Exercise goal: Given the listing that follows, report all lines in which the string "posedge" occurs.

►

`config.mk`:
```
export PLATFORM = sky130hd
export DESIGN_NAME = rot_ctrl
export DESIGN_NICKNAME = d
export VERILOG_FILES = /design/src/hdl/assert_macros.svh /design/src/hdl/rot_pkg.sv /design/src/hdl/rot_ctrl.sv
export SDC_FILE = /design/constraint.sdc
export NUM_CORES = 1
export LEC_CHECK = 0
export ABC_AREA = 0
export BUFFER_PORTS_ARGS = -buffer_cell sky130_fd_sc_hd__clkbuf_2
export CORE_AREA = 2 2 39 41
export DETAILED_ROUTE_END_ITERATION = 12
export DIE_AREA = 0 0 41 43
export PLACE_DENSITY = 0.58
export SYNTH_ARGS = -nofsm -noshare
export SYNTH_HDL_FRONTEND = slang
export SYNTH_SLANG_ARGS = --single-unit
```
`constraint.sdc`:
```
create_clock -name clk -period 2.15 [get_ports clk]
set_input_delay 0.43 -clock clk [delete_from_list [all_inputs] [get_ports clk]]
set_output_delay 0.43 -clock clk [all_outputs]
set_load 0.02 [all_outputs]
```
`src/hdl/assert_macros.svh`:
```
// assertion helpers used by the tracker datapath
`ifndef ASSERT_MACROS_SVH
`define ASSERT_MACROS_SVH

// clocked assertion with explicit clock and active-low reset
`define ASSERT_CLK(lbl, clk_s, rst_n_s, prop, msg) \
	lbl: assert property (@(posedge clk_s) disable iff (!rst_n_s) (prop)) else $error(msg);

// clocked assertion on the block clock and reset
`define ASSERT_DEF(lbl, prop, msg) \
	`ASSERT_CLK(lbl, clk, arst_n, prop, msg)

`endif

```
`src/hdl/rot_pkg.sv`:
```
package rot_pkg;

	localparam int CHUNK_BITS_DEF = 20;
	localparam int INDEX_BITS_DEF = 20;
	localparam int MAX_SPAN_DEF   = 64;

	localparam int ADDR_W    = 40;
	localparam int LEN_W     = 41;
	localparam int IDX_OUT_W = 20;
	localparam int STAT_W    = 2;

	localparam logic [STAT_W-1:0] STAT_OK    = 2'd0;
	localparam logic [STAT_W-1:0] STAT_UNDER = 2'd1;
	localparam logic [STAT_W-1:0] STAT_SPAN  = 2'd2;

	typedef struct packed {
		logic [IDX_OUT_W-1:0] idx;
		logic                 now_used;
		logic [STAT_W-1:0]    status;
		logic                 last;
	} res_t;

	// commands from the controller to the datapath
	typedef struct packed {
		logic clr_en;
		logic load;
		logic calc_end;
		logic reject;
		logic rd;
		logic commit;
		logic flush;
	} ctl_cmd_t;

	// status from the datapath to the controller
	typedef struct packed {
		logic clr_last;
		logic len_zero;
		logic too_long;
		logic mod_ok;
		logic range_done;
		logic pend_valid;
		logic out_free;
	} ctl_sts_t;

endpackage

```
`src/hdl/rot_ctrl.sv`:
```
module rot_ctrl (
	input  logic               clk,
	input  logic               arst_n,
	input  logic               in_valid,
	output logic               in_ready,
	input  rot_pkg::ctl_sts_t  sts,
	output rot_pkg::ctl_cmd_t  cmd
);
	import rot_pkg::*;

	localparam logic [2:0] S_CLEAR = 3'd0;
	localparam logic [2:0] S_IDLE  = 3'd1;
	localparam logic [2:0] S_END   = 3'd2;
	localparam logic [2:0] S_CHECK = 3'd3;
	localparam logic [2:0] S_RD    = 3'd4;
	localparam logic [2:0] S_MOD   = 3'd5;
	localparam logic [2:0] S_FLUSH = 3'd6;

	logic [2:0] state_q;
	logic [2:0] state_d;

	assign in_ready = (state_q == S_IDLE);

	always_comb begin
		state_d = state_q;
		cmd     = '0;
		unique case (state_q)
			S_CLEAR: begin
				cmd.clr_en = 1'b1;
				if (sts.clr_last) state_d = S_IDLE;
			end
			S_IDLE: begin
				if (in_valid) begin
					cmd.load = 1'b1;
					state_d  = S_END;
				end
			end
			S_END: begin
				cmd.calc_end = 1'b1;
				state_d      = S_CHECK;
			end
			S_CHECK: begin
				if (sts.len_zero) begin
					state_d = S_IDLE;
				end else if (sts.too_long) begin
					cmd.reject = 1'b1;
					state_d    = S_FLUSH;
				end else begin
					state_d = S_RD;
				end
			end
			S_RD: begin
				cmd.rd  = 1'b1;
				state_d = S_MOD;
			end
			S_MOD: begin
				// hold while a new event cannot displace the pending one
				if (sts.mod_ok) begin
					cmd.commit = 1'b1;
					state_d    = sts.range_done ? S_FLUSH : S_RD;
				end
			end
			S_FLUSH: begin
				if (!sts.pend_valid) begin
					state_d = S_IDLE;
				end else if (sts.out_free) begin
					cmd.flush = 1'b1;
					state_d   = S_IDLE;
				end
			end
			default: begin
				state_d = S_IDLE;
			end
		endcase
	end

	always_ff @(posedge clk or negedge arst_n) begin
		if (!arst_n) begin
			state_q <= S_CLEAR;
		end else begin
			state_q <= state_d;
		end
	end

endmodule

```
==> Word-level counts from Yosys, hierarchy flattened <==
Cells that the tools add are included.
{ "word_totals": {"output_inout_bits": 8, "input_bits": 10, "ff_bits": 3} }
{ "op_classes": {"n_mux": 22, "eq_ne": 10, "n_reduce_logical": 2} }
{ "op_table": {"columns": ["cell", "count"], "rows": [
  ["3-bit one-hot mux with 7 select lines", 1],
  ["3-bit 2-to-1 mux", 6],
  ["1-bit 2-to-1 mux", 13],
  ["3-bit == test (second input constant)", 3],
  ["3-bit by 2-bit == test with 1-bit output (second input constant)", 2],
  ["2-bit inequality test (second input constant)", 3],
  ["2-bit 2-to-1 mux", 2],
  ["4-bit AND reduction", 1],
  ["3-bit by 1-bit == test with 1-bit output (second input constant)", 1],
  ["3-bit logical NOT", 1],
  ["3-bit inequality test (second input constant)", 1]
]} }

==> Longest topological paths before layout <==
{ "logic_depth": {"word_depth": 3, "depth_mapped": 5, "depth_no_buf": 4} }

==> Worst setup path before layout <==
OpenSTA, ideal clock, no wires.
{ "synth_timing": {"kind": "register -> output", "start": "reg state_q[2]", "end": "out cmd[3] (netlist bit)", "n_path_buf": 1, "stages_incl_launch_ff": 4, "path_slack_ps": 605, "t_arrival_ps": 1115, "t_required_ps": 1720, "cell_sequence": "dfrtp_1 buf_4 nor4b_1 and2_1"} }
{ "synth_lines": {"columns": ["item", "line_no", "rtl"], "rows": [
  ["start, declared", "rot_ctrl.sv:19", "logic [2:0] state_q;"],
  ["start signal, assigned", "rot_ctrl.sv:81", "state_q <= state_d;"],
  ["end, declared", "rot_ctrl.sv:7", "output rot_pkg::ctl_cmd_t cmd"]
]} }

==> impl_metrics.prom <==
# TYPE chip_impl_metric gauge
chip_impl_info{name="grt_setup_unrepaired",value="false"} 1
chip_impl_metric{name="ff_latch_count_synth",unit=""} 3
chip_impl_metric{name="final-max-slew-violation-count",unit=""} 0
chip_impl_metric{name="clock_skew",unit="ps"} 0.5087
chip_impl_metric{name="synth_cell_types",unit=""} 22
chip_impl_metric{name="wire_length_of_the_first_global_routing_pass",unit="um"} 1228
chip_impl_metric{name="postLayoutCoreUtil",unit="%"} 29.93
chip_impl_metric{name="finalCriticalPeriod",unit="ps"} 1953
chip_impl_metric{name="floorplan.die_area",unit="um^2"} 1763
chip_impl_metric{name="grt_util_all_layers",unit="%"} 10.65
chip_impl_metric{name="max-vdd-ir-drop",unit="mV"} 0.4734
chip_impl_metric{name="first_global_vias",unit=""} 303
chip_impl_metric{name="fmax",unit="MHz"} 512.0
chip_impl_metric{name="cap_viol_max_count",unit=""} 0
chip_impl_metric{name="netlist_instances",unit=""} 37
chip_impl_metric{name="final_hold_viol_count",unit=""} 0
chip_impl_info{name="critPathCaptureType",value="output port"} 1
chip_impl_metric{name="clk_pin_slew_worst_paths",unit="ps"} 40
chip_impl_metric{name="dr_total_vias",unit=""} 316
chip_impl_metric{name="clock_network_latency_to_the_later_pin_of_the_worst_skew_pair",unit="ps"} 230
chip_impl_metric{name="grt_overflow_total",unit=""} 0
chip_impl_metric{name="totalNegativeSetupSlack",unit="ps"} 0
chip_impl_metric{name="clock-sinks",unit=""} 3
chip_impl_metric{name="numCtsBuffers",unit=""} 3
chip_impl_metric{name="ctsHtreeMaxLevel",unit=""} 1
chip_impl_metric{name="largest_reg_flops",unit=""} 3
chip_impl_metric{name="wirelength",unit="um"} 687
chip_impl_metric{name="ys_async_sr_fraction",unit="%"} 100.0
chip_impl_info{name="clk_root_buffer_cell",value="sky130_fd_sc_hd__clkbuf_4"} 1
chip_impl_metric{name="crit_arrival",unit="ps"} 1520
chip_impl_metric{name="leakagePower",unit="nW"} 0.2123
chip_impl_metric{name="port-buffer-count",unit=""} 17
chip_impl_metric{name="drt_pass1_iterations",unit=""} 4
chip_impl_metric{name="fillerInstances",unit=""} 160
chip_impl_metric{name="yosysSeqAreaShare",unit="%"} 25.64
chip_impl_metric{name="tightestPinTransition",unit="ps"} 399.5
chip_impl_metric{name="grt_antenna_before_repair",unit=""} 0
chip_impl_metric{name="remaining_drc_errors",unit=""} 0
chip_impl_metric{name="core_footprint",unit="um^2"} 1384
chip_impl_metric{name="synth.net_count",unit=""} 47
chip_impl_info{name="synth.top_cells.by_area",value="sky130_fd_sc_hd__dfrtp_1 26%, sky130_fd_sc_hd__nand2_1 7.7%, sky130_fd_sc_hd__buf_4 5.1%"} 1
chip_impl_metric{name="antenna-diode-count",unit=""} 0
chip_impl_metric{name="synth_enable_flop_cells",unit=""} 0
chip_impl_metric{name="grt_max_degree",unit=""} 16
chip_impl_info{name="ys_dominant_reg_cell",value="sky130_fd_sc_hd__dfrtp_1"} 1
chip_impl_metric{name="critPathRequiredTime",unit="ps"} 1720
chip_impl_metric{name="layout.nets",unit=""} 67
chip_impl_metric{name="syn_area_per_cell",unit="um^2"} 7.913
chip_impl_info{name="layout_top_registers",value="state_q: 3 flops"} 1
chip_impl_metric{name="placed_cell_area",unit="um^2"} 371.6
chip_impl_metric{name="first_iter_violations",unit=""} 3
chip_impl_metric{name="post_cts_buffers",unit=""} 0
chip_impl_metric{name="syn2layout_area_growth",unit="%"} 41.45
chip_impl_info{name="hp-class",value="input port to register"} 1
chip_impl_metric{name="synthesis.yosys.warnings",unit=""} 0
chip_impl_metric{name="place_congestion",unit=""} 0.8315
chip_impl_metric{name="detail-route-antenna-nets",unit=""} 0
chip_impl_info{name="start_kind",value="register"} 1
chip_impl_info{name="run_status",value="complete, no violations"} 1
chip_impl_metric{name="syn_area",unit="um^2"} 292.8
chip_impl_metric{name="floorplan.rows",unit=""} 14
chip_impl_metric{name="dieWidth",unit="um"} 41
chip_impl_info{name="largest_register",value="state_q"} 1
chip_impl_info{name="synth.cells.most_frequent",value="6 x sky130_fd_sc_hd__nand2_1, 3 x sky130_fd_sc_hd__dfrtp_1, 3 x sky130_fd_sc_hd__nor2_1"} 1
chip_impl_metric{name="cts_max_path_buffers",unit=""} 2
chip_impl_metric{name="maxSlewHeadroom",unit="%"} 73.36
chip_impl_metric{name="die_h",unit="um"} 43
chip_impl_metric{name="drt-wirelength-per-cell",unit="um"} 9.542
chip_impl_metric{name="yosys.area.top_type_share",unit="%"} 25.64
chip_impl_metric{name="ios",unit=""} 18
chip_impl_metric{name="postLayoutCellArea",unit="um^2"} 414.1
chip_impl_metric{name="crit_path_max_fanout",unit=""} 9
chip_impl_info{name="tritoncts_clock_tree",value="yes"} 1
chip_impl_metric{name="finalCritPeriodShare",unit="%"} 90.84
chip_impl_info{name="critPathKind",value="register to output port"} 1
chip_impl_metric{name="vias_per_cell",unit=""} 4.389
chip_impl_metric{name="total_power_per_unit_cell_area",unit="nW/um^2"} 1359
chip_impl_info{name="post-synth-top-count-cell",value="sky130_fd_sc_hd__nand2_1"} 1
chip_impl_info{name="synth_area_leader_cell",value="sky130_fd_sc_hd__dfrtp_1"} 1
chip_impl_metric{name="final-setup-viol-count",unit=""} 0
chip_impl_metric{name="drive_above_1_share",unit="%"} 44.64
chip_impl_metric{name="start_util",unit="%"} 21.16
`config.mk`:
```
export PLATFORM = sky130hd
export DESIGN_NAME = cfa_rule_table_engine
export DESIGN_NICKNAME = d
export VERILOG_FILES = /design/src/hw/rtl/cfa_pkg.sv /design/src/hw/rtl/cfa_fifo.sv /design/src/hw/rtl/cfa_front.sv /design/src/hw/rtl/cfa_back.sv /design/src/hw/rtl/cfa_rule_table_engine.sv
export SDC_FILE = /design/constraint.sdc
export NUM_CORES = 2
export LEC_CHECK = 0
export BUFFER_PORTS_ARGS = -buffer_cell sky130_fd_sc_hd__buf_2
export CAP_MARGIN = 10
export CORE_MARGIN = 2
export CORE_UTILIZATION = 60
export CTS_CLUSTER_DIAMETER = 120
export DETAILED_ROUTE_END_ITERATION = 6
export PLACE_DENSITY = 0.77
export SYNTH_ARGS = -nofsm -noshare
export SYNTH_HDL_FRONTEND = slang
export SYNTH_SLANG_ARGS = --single-unit
```
`constraint.sdc`:
```
create_clock -name clk_i -period 11.2 [get_ports clk_i]
set_input_delay 1.12 -clock clk_i [delete_from_list [all_inputs] [get_ports clk_i]]
set_output_delay 1.12 -clock clk_i [all_outputs]
set_load 0.02 [all_outputs]
```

◄

Response to the task:
	lbl: assert property (@(posedge clk_s) disable iff (!rst_n_s) (prop)) else $error(msg);
	always_ff @(posedge clk or negedge arst_n) begin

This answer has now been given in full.